West Berliners were delighted with the first autobahn openings. With the student movement in 1968, however, and when the first autobahn segments began dividing entire neighbourhoods, they increasingly questioned whether that was really what they wanted. Ever more citizens’ groups became active. Protests were held, and by the 1980s autobahn openings attracted more big demonstrations than celebrations like those in the early euphoric planning period. The oil crisis of 1973 showed the dangers of excessive dependence on cars. Transport planners in West Berlin always considered the possibility of reunification, meaning that all the roads leading from outer districts into the city centre should later be able to be extended across the city’s borders.
Tempelhofer Damm saw about 42,000 vehicles a day in 2020. This part of the B 96 links Berlin’s centre with its periphery. Today it is used by bicycles, cars, buses and motorcycles, but it already had high levels of traffic in the 19th century. Starting in 1838, the highway from Berlin to Dresden passed through Tempelhof’s village green on its way south. A pub has stood at this crossroads since the Middle Ages. Its owners all benefited from the stream of travellers. At the time of the Knights Templar, a watchtower likely stood across from the pub on the grounds of the Hahnehof. The Hahnehof was a farmstead that belonged to the Templars but lay outside the walls of their compound. Today Tempelhofer Damm is both a thoroughfare and a destination. Commuters and transport companies use it just as much as residents, visitors and delivery services. Traffic levels have triggered debate and disagreement. Living space and major arteries come together here, representing different needs of the community.

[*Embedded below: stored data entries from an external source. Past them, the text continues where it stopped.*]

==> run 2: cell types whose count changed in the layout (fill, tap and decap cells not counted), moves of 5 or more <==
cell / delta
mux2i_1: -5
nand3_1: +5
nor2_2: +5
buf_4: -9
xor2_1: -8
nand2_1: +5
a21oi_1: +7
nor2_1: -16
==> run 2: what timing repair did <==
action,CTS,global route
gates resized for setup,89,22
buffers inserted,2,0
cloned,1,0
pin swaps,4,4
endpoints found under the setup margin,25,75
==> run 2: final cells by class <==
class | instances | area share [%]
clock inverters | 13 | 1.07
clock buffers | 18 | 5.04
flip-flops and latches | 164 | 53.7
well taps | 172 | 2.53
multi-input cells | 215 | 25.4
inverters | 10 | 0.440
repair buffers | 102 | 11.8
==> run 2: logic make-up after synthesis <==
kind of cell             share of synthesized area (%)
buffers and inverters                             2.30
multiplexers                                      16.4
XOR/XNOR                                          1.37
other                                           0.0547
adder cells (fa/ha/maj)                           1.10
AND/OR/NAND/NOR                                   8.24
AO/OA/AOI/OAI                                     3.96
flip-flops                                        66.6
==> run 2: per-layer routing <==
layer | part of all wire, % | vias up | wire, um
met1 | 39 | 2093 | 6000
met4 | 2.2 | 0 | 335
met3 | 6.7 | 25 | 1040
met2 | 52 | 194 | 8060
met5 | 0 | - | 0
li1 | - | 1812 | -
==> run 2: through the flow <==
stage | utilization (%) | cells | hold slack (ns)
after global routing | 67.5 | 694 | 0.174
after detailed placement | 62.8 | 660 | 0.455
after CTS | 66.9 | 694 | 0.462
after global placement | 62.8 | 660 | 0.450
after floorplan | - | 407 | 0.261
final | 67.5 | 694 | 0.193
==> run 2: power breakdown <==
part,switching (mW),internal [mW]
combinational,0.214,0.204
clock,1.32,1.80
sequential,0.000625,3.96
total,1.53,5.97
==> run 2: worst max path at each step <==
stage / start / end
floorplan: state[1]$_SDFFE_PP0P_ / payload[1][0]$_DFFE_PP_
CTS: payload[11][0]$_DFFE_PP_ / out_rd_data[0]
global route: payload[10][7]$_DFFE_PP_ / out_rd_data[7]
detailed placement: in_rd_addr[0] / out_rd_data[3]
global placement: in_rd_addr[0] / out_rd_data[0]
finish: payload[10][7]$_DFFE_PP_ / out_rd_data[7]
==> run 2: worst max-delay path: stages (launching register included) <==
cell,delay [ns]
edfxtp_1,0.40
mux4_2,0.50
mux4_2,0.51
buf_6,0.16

Traffic levels on Tempelhofer Damm were already causing complaints back at the turn of the twentieth century. The main disturbance for residents then, however, was the flow of visitors on daytime excursions. “Sixty to a hundred carriages filled the road at the pub, and woe to anyone seeking to pass with a loaded harvester or other vehicle […].“ Open horse-drawn carriages were connecting central Berlin with villages and other country attractions by 1830 already. Introduced shortly thereafter, horse-drawn omnibuses were running on a set timetable by 1847. A retrospective in the Teltower Kreisblatt in 1882 reveals the important role played by bus drivers. They ferried not only passengers but also post, medical products, meat, sugar and coffee. In the 1870s, horsecar lines were the main routes running from Kreuzberg to the centre of Berlin and passing through Tempelhof along the way. A special seasonal service operated when it snowed, with horses drawing sleds instead of wheeled carriages. One line was for the public and another for ambulances that took wounded soldiers to Berlin’s 2nd garrison facility, which would later become the Wenckebach hospital.
A new innovation took hold in the late 19th century. Electric streetcars and an expanded belt railway connected Tempelhof with the centre of Berlin. The underground metro reached Tempelhof in 1929. A new line to Alt-Mariendorf opened in the 1960s. Environment and climate groups are promoting not only public transportation but also bicycle-friendly policies. T-Damm is the site of a major infrastructure project. The Berlin Mobility Act of 2018 requires the city to have an additional 100 kilometres of bicycle paths by 2030. The bike paths on Tempelhofer Damm should also be safe. “Vision Zero” is the driving force behind these initiatives. The goal is to reduce traffic deaths and serious injuries. Residents are actively contributing their ideas and efforts to make traffic in Berlin safer and more climate-friendly. To ensure that goods can still be transported, ecological delivery options are being developed. Cargo bikes, pack stations, loading zones for motorised delivery vehicles, and disincentives for parallel parking are just some of the measures advocated by members of the alliance.